It is a privilege to see Emma Stone espouse a character whose foetus-brain and deadpan candour undoes exploitative men and their encrypted sexism with the ease of removing a glove. In director Yorgos Lanthimos’s Poor Things, a wacky, tweaked Frankenstein with feminist overtones — Bella Baxter (Stone) is an adult woman resurrected with the brain of her unborn child by surgeon Godwin Baxter (Willem Dafoe). Godwin, nicknamed God, is a slightly twisted but paternalistic figure who is adamant about keeping Bella under house arrest, but ultimately proves to be feeble against her spiritedness. Bella’s paths cross with the lecherous Duncan (Mark Ruffalo) with whom she embarks on a sexual adventure across Europe. She develops intelligence at a more than adequate rate, and engages in both philosophical pursuits (what does altruism mean?), as well as her libidinal requirements (she loves “furious jumping” and “tongue-play”).

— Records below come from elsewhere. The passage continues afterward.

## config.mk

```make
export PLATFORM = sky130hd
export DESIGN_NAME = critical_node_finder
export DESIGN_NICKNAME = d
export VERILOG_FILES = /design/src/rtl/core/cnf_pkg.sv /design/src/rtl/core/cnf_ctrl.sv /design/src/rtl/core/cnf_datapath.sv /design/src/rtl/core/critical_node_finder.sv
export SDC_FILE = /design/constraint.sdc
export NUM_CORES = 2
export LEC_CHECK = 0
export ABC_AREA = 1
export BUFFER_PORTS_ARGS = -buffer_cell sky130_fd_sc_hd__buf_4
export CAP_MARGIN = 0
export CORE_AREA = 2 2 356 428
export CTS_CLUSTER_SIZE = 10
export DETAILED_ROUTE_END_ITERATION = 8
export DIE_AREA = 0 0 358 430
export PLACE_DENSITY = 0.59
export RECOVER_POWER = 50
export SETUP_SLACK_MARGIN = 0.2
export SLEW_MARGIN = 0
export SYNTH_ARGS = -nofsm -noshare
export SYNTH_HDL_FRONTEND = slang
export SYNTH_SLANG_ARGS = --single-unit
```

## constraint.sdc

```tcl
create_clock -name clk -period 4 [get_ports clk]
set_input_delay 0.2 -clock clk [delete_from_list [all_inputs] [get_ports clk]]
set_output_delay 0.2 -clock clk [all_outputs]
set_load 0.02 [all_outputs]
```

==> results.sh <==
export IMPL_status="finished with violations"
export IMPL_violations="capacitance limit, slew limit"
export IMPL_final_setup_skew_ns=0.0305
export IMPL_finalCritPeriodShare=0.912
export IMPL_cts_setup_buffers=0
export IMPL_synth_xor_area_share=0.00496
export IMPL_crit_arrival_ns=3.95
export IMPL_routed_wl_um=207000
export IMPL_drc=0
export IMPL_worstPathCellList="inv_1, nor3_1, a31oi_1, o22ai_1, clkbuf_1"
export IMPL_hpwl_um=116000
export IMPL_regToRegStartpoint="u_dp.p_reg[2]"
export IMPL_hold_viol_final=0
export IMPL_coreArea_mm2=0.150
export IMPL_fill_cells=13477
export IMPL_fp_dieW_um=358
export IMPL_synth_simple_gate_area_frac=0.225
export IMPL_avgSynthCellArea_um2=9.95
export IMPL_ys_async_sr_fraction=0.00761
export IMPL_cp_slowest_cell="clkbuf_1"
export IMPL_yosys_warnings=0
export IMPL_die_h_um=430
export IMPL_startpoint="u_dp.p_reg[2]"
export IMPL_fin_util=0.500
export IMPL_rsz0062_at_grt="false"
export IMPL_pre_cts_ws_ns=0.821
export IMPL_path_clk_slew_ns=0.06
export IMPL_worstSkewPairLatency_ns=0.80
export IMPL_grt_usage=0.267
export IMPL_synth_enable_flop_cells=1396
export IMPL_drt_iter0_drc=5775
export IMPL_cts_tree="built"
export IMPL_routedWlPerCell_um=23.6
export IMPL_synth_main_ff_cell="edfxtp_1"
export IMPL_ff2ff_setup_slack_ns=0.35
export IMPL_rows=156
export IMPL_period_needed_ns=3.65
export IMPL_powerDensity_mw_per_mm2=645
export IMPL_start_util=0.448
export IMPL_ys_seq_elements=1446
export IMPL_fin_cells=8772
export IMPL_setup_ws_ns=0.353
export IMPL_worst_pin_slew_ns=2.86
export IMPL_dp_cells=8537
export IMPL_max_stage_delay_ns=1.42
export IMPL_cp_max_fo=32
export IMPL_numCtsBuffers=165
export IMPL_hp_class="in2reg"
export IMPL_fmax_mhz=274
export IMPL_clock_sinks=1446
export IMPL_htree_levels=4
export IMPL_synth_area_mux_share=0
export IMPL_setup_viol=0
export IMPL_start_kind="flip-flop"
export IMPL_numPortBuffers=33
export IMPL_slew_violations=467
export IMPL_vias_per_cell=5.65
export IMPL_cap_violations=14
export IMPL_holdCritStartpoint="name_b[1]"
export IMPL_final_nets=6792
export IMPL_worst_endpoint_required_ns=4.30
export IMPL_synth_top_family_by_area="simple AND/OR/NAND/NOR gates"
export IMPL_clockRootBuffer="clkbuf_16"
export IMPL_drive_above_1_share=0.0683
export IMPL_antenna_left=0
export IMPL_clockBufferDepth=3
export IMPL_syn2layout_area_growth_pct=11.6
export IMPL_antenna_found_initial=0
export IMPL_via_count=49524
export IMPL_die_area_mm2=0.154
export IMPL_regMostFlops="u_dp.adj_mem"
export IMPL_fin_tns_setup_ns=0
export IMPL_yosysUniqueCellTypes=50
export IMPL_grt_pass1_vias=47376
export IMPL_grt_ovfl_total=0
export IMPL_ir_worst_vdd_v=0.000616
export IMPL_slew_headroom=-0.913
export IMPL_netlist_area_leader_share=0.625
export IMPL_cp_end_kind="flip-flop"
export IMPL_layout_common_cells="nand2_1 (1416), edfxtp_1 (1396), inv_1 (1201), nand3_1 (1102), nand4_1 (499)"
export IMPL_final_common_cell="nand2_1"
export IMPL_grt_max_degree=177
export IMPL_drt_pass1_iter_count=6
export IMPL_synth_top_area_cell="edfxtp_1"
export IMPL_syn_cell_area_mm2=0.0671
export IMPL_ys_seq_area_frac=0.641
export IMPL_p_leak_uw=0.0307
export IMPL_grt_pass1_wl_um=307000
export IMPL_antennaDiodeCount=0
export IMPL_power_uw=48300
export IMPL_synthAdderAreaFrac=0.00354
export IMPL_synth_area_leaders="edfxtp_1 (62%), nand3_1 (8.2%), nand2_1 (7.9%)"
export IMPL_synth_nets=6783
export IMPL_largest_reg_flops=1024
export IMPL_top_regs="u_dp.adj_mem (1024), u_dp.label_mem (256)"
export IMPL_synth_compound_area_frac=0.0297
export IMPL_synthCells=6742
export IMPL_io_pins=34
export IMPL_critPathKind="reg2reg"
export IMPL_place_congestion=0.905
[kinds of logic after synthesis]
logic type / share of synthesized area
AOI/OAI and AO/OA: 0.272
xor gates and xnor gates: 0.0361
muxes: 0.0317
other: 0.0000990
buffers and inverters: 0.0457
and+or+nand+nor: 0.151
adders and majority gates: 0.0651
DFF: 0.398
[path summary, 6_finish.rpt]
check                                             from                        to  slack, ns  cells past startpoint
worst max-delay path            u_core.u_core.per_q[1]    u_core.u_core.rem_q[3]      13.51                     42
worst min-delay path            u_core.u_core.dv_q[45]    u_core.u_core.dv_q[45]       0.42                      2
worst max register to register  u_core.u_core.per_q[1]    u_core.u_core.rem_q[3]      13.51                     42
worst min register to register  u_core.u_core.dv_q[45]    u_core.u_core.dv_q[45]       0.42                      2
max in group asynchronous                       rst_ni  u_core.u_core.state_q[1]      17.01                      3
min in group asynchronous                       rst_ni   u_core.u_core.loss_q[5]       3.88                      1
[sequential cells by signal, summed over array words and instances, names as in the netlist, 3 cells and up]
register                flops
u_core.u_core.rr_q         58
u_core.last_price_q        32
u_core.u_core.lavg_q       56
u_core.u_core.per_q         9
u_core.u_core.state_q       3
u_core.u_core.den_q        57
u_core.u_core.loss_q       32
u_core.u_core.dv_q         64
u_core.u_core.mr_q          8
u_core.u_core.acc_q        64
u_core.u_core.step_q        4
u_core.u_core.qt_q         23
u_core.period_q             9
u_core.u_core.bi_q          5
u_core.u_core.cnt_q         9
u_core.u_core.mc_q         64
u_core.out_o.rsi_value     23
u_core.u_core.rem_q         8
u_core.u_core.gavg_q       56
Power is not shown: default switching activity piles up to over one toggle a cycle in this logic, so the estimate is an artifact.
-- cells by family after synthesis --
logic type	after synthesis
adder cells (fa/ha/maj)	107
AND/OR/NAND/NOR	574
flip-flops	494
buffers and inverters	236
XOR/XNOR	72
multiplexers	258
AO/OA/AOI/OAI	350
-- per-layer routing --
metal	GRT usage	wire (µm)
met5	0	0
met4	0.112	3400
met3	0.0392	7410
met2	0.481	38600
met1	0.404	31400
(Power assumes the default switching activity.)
## src/wrct_pkg.sv

```systemverilog
// package for the weakest-replace contributor table
// holds sizes, function codes and the scan and write transaction types
// used by wrct_cell, wrct_ctrl and weakest_replace_contributor_table_top
package wrct_pkg;

    // table size and field widths
    localparam int SLOTS      = 6;
    localparam int SLOT_W     = (SLOTS > 1) ? $clog2(SLOTS) : 1;
    localparam int ID_W       = 16;
    localparam int INFL_W     = 16;
    localparam int FUNC_W     = 2;
    localparam int MASK_OUT_W = 6;
    localparam int SLOT_OUT_W = 3;

    // reset value of the influence threshold (Q8.8)
    localparam logic [INFL_W-1:0] MIN_INFL_RESET = INFL_W'(1);

    // function codes
    localparam logic [FUNC_W-1:0] FUNC_ADD     = 2'd0;
    localparam logic [FUNC_W-1:0] FUNC_CLR_ACT = 2'd1;
    localparam logic [FUNC_W-1:0] FUNC_DELETE  = 2'd2;
    localparam logic [FUNC_W-1:0] FUNC_CLR_CHG = 2'd3;

    typedef logic [SLOT_W-1:0] slot_idx_t;
    typedef logic [SLOTS-1:0]  mask_t;
    typedef logic [ID_W-1:0]   id_t;
    typedef logic [INFL_W-1:0] infl_t;

    // search transaction handed from cell to cell
    typedef struct packed {
        logic [FUNC_W-1:0] func;
        id_t               src;
        infl_t             infl;
        logic              match_hit;
        slot_idx_t         match_idx;
        infl_t             match_infl;
        logic              free_hit;
        slot_idx_t         free_idx;
        logic              weak_hit;
        slot_idx_t         weak_idx;
        infl_t             weak_infl;
        id_t               weak_src;
    } scan_pkt_t;

    // entry update broadcast to the cells
    typedef struct packed {
        logic      en;
        slot_idx_t idx;
        logic      valid;
        id_t       src;
        infl_t     infl;
    } wr_cmd_t;

endpackage

```

## src/wrct_cell.sv

```systemverilog
// one table slot of the contributor chain
// holds valid, source id and influence; folds itself into the passing search
// depends on wrct_pkg
module wrct_cell
(
    input  logic                clk,
    input  logic                rst_n,
    input  wrct_pkg::slot_idx_t my_idx,
    input  logic                live_in,
    input  wrct_pkg::scan_pkt_t pkt_in,
    input  wrct_pkg::wr_cmd_t   wr,
    output logic                live_out,
    output wrct_pkg::scan_pkt_t pkt_out
);

    logic                valid_reg;
    wrct_pkg::id_t       src_reg;
    wrct_pkg::infl_t     infl_reg;
    logic                live_reg;
    wrct_pkg::scan_pkt_t pkt_reg;
    wrct_pkg::scan_pkt_t pkt_next;
    logic                hit;
    logic                wr_here;

    assign hit     = valid_reg && (src_reg == pkt_in.src);
    assign wr_here = wr.en && (wr.idx == my_idx);

    // fold this slot into the search
    always_comb
    begin
        pkt_next = pkt_in;
        if (!pkt_in.match_hit && hit)
        begin
            pkt_next.match_hit  = 1'b1;
            pkt_next.match_idx  = my_idx;
            pkt_next.match_infl = infl_reg;
        end
        if (!pkt_in.free_hit && !valid_reg)
        begin
            pkt_next.free_hit = 1'b1;
            pkt_next.free_idx = my_idx;
        end
        // strict compare keeps ties on the lowest slot
        if (!pkt_in.weak_hit || (infl_reg < pkt_in.weak_infl))
        begin
            pkt_next.weak_hit  = 1'b1;
            pkt_next.weak_idx  = my_idx;
            pkt_next.weak_infl = infl_reg;
            pkt_next.weak_src  = src_reg;
        end
    end

    // slot valid bit
    always_ff @(posedge clk or negedge rst_n)
    begin
        if (!rst_n)
        begin
            valid_reg <= 1'b0;
        end
        else if (wr_here)
        begin
            valid_reg <= wr.valid;
        end
    end

    // slot payload
    always_ff @(posedge clk or negedge rst_n)
    begin
        if (!rst_n)
        begin
            src_reg  <= '0;
            infl_reg <= '0;
        end
        else if (wr_here)
        begin
            src_reg  <= wr.src;
            infl_reg <= wr.infl;
        end
    end

    // search stage
    always_ff @(posedge clk or negedge rst_n)
    begin
        if (!rst_n)
        begin
            live_reg <= 1'b0;
        end
        else
        begin
            live_reg <= live_in;
        end
    end

    always_ff @(posedge clk)
    begin
        pkt_reg <= pkt_next;
    end

    assign live_out = live_reg;
    assign pkt_out  = pkt_reg;

endmodule

```

## src/wrct_ctrl.sv

```systemverilog
// control of the contributor table
// launches searches, decides the slot, keeps the masks and the threshold
// depends on wrct_pkg
module wrct_ctrl
(
    input  logic                                   clk,
    input  logic                                   rst_n,
    input  logic                                   start,
    input  logic [wrct_pkg::FUNC_W-1:0]            func,
    input  wrct_pkg::id_t                          source_id,
    input  wrct_pkg::infl_t                        influence,
    output logic                                   busy,
    input  logic                                   cfg_we,
    input  wrct_pkg::infl_t                        cfg_wdata,
    output logic                                   launch,
    output wrct_pkg::scan_pkt_t                    launch_pkt,
    input  logic                                   scan_done,
    input  wrct_pkg::scan_pkt_t                    scan_pkt,
    output wrct_pkg::wr_cmd_t                      wr,
    output logic                                   done,
    output logic                                   accepted,
    output logic [wrct_pkg::SLOT_OUT_W-1:0]        slot_index,
    output logic                                   evicted,
    output wrct_pkg::id_t                          evicted_id,
    output logic [wrct_pkg::MASK_OUT_W-1:0]        active_bits,
    output logic [wrct_pkg::MASK_OUT_W-1:0]        changed_bits
);

    localparam int EXT_W = wrct_pkg::SLOT_W + wrct_pkg::SLOT_OUT_W;

    logic                busy_reg;
    logic                done_reg;
    wrct_pkg::infl_t     min_infl_reg;
    wrct_pkg::mask_t     active_reg;
    wrct_pkg::mask_t     active_next;
    wrct_pkg::mask_t     changed_reg;
    wrct_pkg::mask_t     changed_next;
    wrct_pkg::wr_cmd_t   wr_reg;
    wrct_pkg::wr_cmd_t   wr_next;
    logic                acc_reg;
    logic                acc_next;
    wrct_pkg::slot_idx_t slot_reg;
    wrct_pkg::slot_idx_t slot_next;
    logic                ev_reg;
    logic                ev_next;
    wrct_pkg::id_t       ev_id_reg;
    wrct_pkg::id_t       ev_id_next;
    wrct_pkg::mask_t     slot_bit;
    logic [EXT_W-1:0]    slot_ext;

    // new transaction enters the chain
    assign launch = start && !busy_reg;

    always_comb
    begin
        launch_pkt        = '0;
        launch_pkt.func   = func;
        launch_pkt.src    = source_id;
        launch_pkt.infl   = influence;
    end

    // decision when the search leaves the last cell
    always_comb
    begin
        active_next  = active_reg;
        changed_next = changed_reg;
        wr_next      = '0;
        acc_next     = 1'b0;
        slot_next    = '0;
        ev_next      = 1'b0;
        ev_id_next   = '0;
        slot_bit     = '0;
        unique case (scan_pkt.func)
            wrct_pkg::FUNC_ADD:
            begin
                if (scan_pkt.infl >= min_infl_reg)
                begin
                    if (scan_pkt.match_hit)
                    begin
                        acc_next = 1'b1;
                        slot_next = scan_pkt.match_idx;
                    end
                    else if (scan_pkt.free_hit)
                    begin
                        acc_next = 1'b1;
                        slot_next = scan_pkt.free_idx;
                    end
                    else if (scan_pkt.infl > scan_pkt.weak_infl)
                    begin
                        acc_next   = 1'b1;
                        slot_next  = scan_pkt.weak_idx;
                        ev_next    = 1'b1;
                        ev_id_next = scan_pkt.weak_src;
                    end
                end
                if (acc_next)
                begin
                    slot_bit    = wrct_pkg::mask_t'(1) << slot_next;
                    active_next = active_reg | slot_bit;
                    // a returning source with equal influence is no change
                    if (!(scan_pkt.match_hit && (scan_pkt.match_infl == scan_pkt.infl)))
                    begin
                        changed_next = changed_reg | slot_bit;
                    end
                    wr_next.en    = 1'b1;
                    wr_next.idx   = slot_next;
                    wr_next.valid = 1'b1;
                    wr_next.src   = scan_pkt.src;
                    wr_next.infl  = scan_pkt.infl;
                end
            end
            wrct_pkg::FUNC_CLR_ACT:
            begin
                active_next = '0;
            end
            wrct_pkg::FUNC_DELETE:
            begin
                if (scan_pkt.match_hit)
                begin
                    acc_next      = 1'b1;
                    slot_next     = scan_pkt.match_idx;
                    slot_bit      = wrct_pkg::mask_t'(1) << slot_next;
                    active_next   = active_reg & ~slot_bit;
                    changed_next  = changed_reg | slot_bit;
                    wr_next.en    = 1'b1;
                    wr_next.idx   = slot_next;
                    wr_next.valid = 1'b0;
                    wr_next.src   = scan_pkt.src;
                    wr_next.infl  = scan_pkt.match_infl;
                end
            end
            wrct_pkg::FUNC_CLR_CHG:
            begin
                changed_next = '0;
            end
            default:
            begin
                active_next = active_reg;
            end
        endcase
    end

    // control state
    always_ff @(posedge clk or negedge rst_n)
    begin
        if (!rst_n)
        begin
            busy_reg     <= 1'b0;
            done_reg     <= 1'b0;
            min_infl_reg <= wrct_pkg::MIN_INFL_RESET;
            active_reg   <= '0;
            changed_reg  <= '0;
            wr_reg       <= '0;
        end
        else
        begin
            done_reg <= scan_done;
            wr_reg   <= scan_done ? wr_next : '0;
            if (launch)
            begin
                busy_reg <= 1'b1;
            end
            else if (done_reg)
            begin
                // release only once the slot write has landed
                busy_reg <= 1'b0;
            end
            if (scan_done)
            begin
                active_reg  <= active_next;
                changed_reg <= changed_next;
            end
            if (cfg_we)
            begin
                min_infl_reg <= cfg_wdata;
            end
        end
    end

    // result payload
    always_ff @(posedge clk)
    begin
        if (scan_done)
        begin
            acc_reg   <= acc_next;
            slot_reg  <= slot_next;
            ev_reg    <= ev_next;
            ev_id_reg <= ev_id_next;
        end
    end

    assign busy       = busy_reg;
    assign wr         = wr_reg;
    assign done       = done_reg;
    assign accepted   = acc_reg;
    assign slot_ext   = {{wrct_pkg::SLOT_OUT_W{1'b0}}, slot_reg};
    assign slot_index = slot_ext[wrct_pkg::SLOT_OUT_W-1:0];
    assign evicted    = ev_reg;
    assign evicted_id = ev_id_reg;

    // low mask bits on the result ports
    for (genvar b = 0; b < wrct_pkg::MASK_OUT_W; b++)
    begin : g_mask_out
        if (b < wrct_pkg::SLOTS)
        begin : g_bit
            assign active_bits[b]  = active_reg[b];
            assign changed_bits[b] = changed_reg[b];
        end
        else
        begin : g_zero
            assign active_bits[b]  = 1'b0;
            assign changed_bits[b] = 1'b0;
        end
    end

endmodule

```

## src/weakest_replace_contributor_table_top.sv

```systemverilog
// top level of the weakest-replace contributor table
// a chain of wrct_cell slots searched by a transaction that steps one cell a cycle
// depends on wrct_pkg, wrct_cell, wrct_ctrl
//
//  channel   handshake              payload
//  input     start & !busy          func, source_id, influence
//  result    done (one cycle)       accepted, slot_index, evicted, evicted_id,
//                                   active_bits, changed_bits
//  config    min_influence_we       min_influence_wdata
//
// every transaction passes the cells in slot order and then the decision, which
// registers the result and the slot write and raises the done strobe.
// the table entry is updated at the end of the done cycle and busy drops with it,
// so a new transaction is taken at the earliest in the cycle after the done strobe.
// rst_n is asynchronous and clears the table, masks and threshold (to 1).
// the receiver cannot stall: done is high for exactly one cycle per result.
module weakest_replace_contributor_table_top
(
    input  logic                                clk,
    input  logic                                rst_n,
    input  logic                                start,
    output logic                                busy,
    input  logic [wrct_pkg::FUNC_W-1:0]         func,
    input  logic [wrct_pkg::ID_W-1:0]           source_id,
    input  logic [wrct_pkg::INFL_W-1:0]         influence,
    input  logic                                min_influence_we,
    input  logic [wrct_pkg::INFL_W-1:0]         min_influence_wdata,
    output logic                                done,
    output logic                                accepted,
    output logic [wrct_pkg::SLOT_OUT_W-1:0]     slot_index,
    output logic                                evicted,
    output logic [wrct_pkg::ID_W-1:0]           evicted_id,
    output logic [wrct_pkg::MASK_OUT_W-1:0]     active_bits,
    output logic [wrct_pkg::MASK_OUT_W-1:0]     changed_bits
);

    logic                live [wrct_pkg::SLOTS+1];
    wrct_pkg::scan_pkt_t pkt  [wrct_pkg::SLOTS+1];
    wrct_pkg::wr_cmd_t   wr;

    // control and decision
    wrct_ctrl u_ctrl
    (
        .clk          (clk),
        .rst_n        (rst_n),
        .start        (start),
        .func         (func),
        .source_id    (source_id),
        .influence    (influence),
        .busy         (busy),
        .cfg_we       (min_influence_we),
        .cfg_wdata    (min_influence_wdata),
        .launch       (live[0]),
        .launch_pkt   (pkt[0]),
        .scan_done    (live[wrct_pkg::SLOTS]),
        .scan_pkt     (pkt[wrct_pkg::SLOTS]),
        .wr           (wr),
        .done         (done),
        .accepted     (accepted),
        .slot_index   (slot_index),
        .evicted      (evicted),
        .evicted_id   (evicted_id),
        .active_bits  (active_bits),
        .changed_bits (changed_bits)
    );

    // chain of slot cells
    for (genvar i = 0; i < wrct_pkg::SLOTS; i++)
    begin : g_cell
        wrct_cell u_cell
        (
            .clk      (clk),
            .rst_n    (rst_n),
            .my_idx   (wrct_pkg::slot_idx_t'(i)),
            .live_in  (live[i]),
            .pkt_in   (pkt[i]),
            .wr       (wr),
            .live_out (live[i+1]),
            .pkt_out  (pkt[i+1])
        );
    end

endmodule
```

From her child-like communication capacity to florid and intelligent articulation about the state of the world, Stone’s approach to Bella shifts from brazenly angular to sophisticatedly controlled. In this steampunk-inspired version of the Victorian era, which is refreshingly less pessimistic about the machine-age and unapologetically revels in the blasphemy of radical scientific endeavours, the stakes of Bella’s characterisation matches the sexist machinery she is up against. Stone is eccentrically and distinctively beautiful as Bella, whose special-ness is propped up both by Holly Waddington’s costume designs that are retro-futuristic, as well as the courage with which that beauty is worn as an incontestable fact.
What is also intoxicating is how Stone wields Bella — always taking up space, whether it is when she is still at the mental age of a toddler and reconciling with the use of her limbs; whether she is at the dining table and self-pleasuring with a cucumber with not an ounce of disregard for her bodily needs; whether it is the avant garde dance at a fancy restaurant where her body is locked within a singular relationship to the background music; or even when she wants to punch a child whose crying has been disrupting their dinner table conversation. Many have accused Poor Things of peddling problematic male fantasies and using a female protagonist as a way to further them, but they would find their staunchest contention in Stone’s performance, who gives an earnest credence to Bella’s idealism and the sincerity with which she seeks to assuage her needs.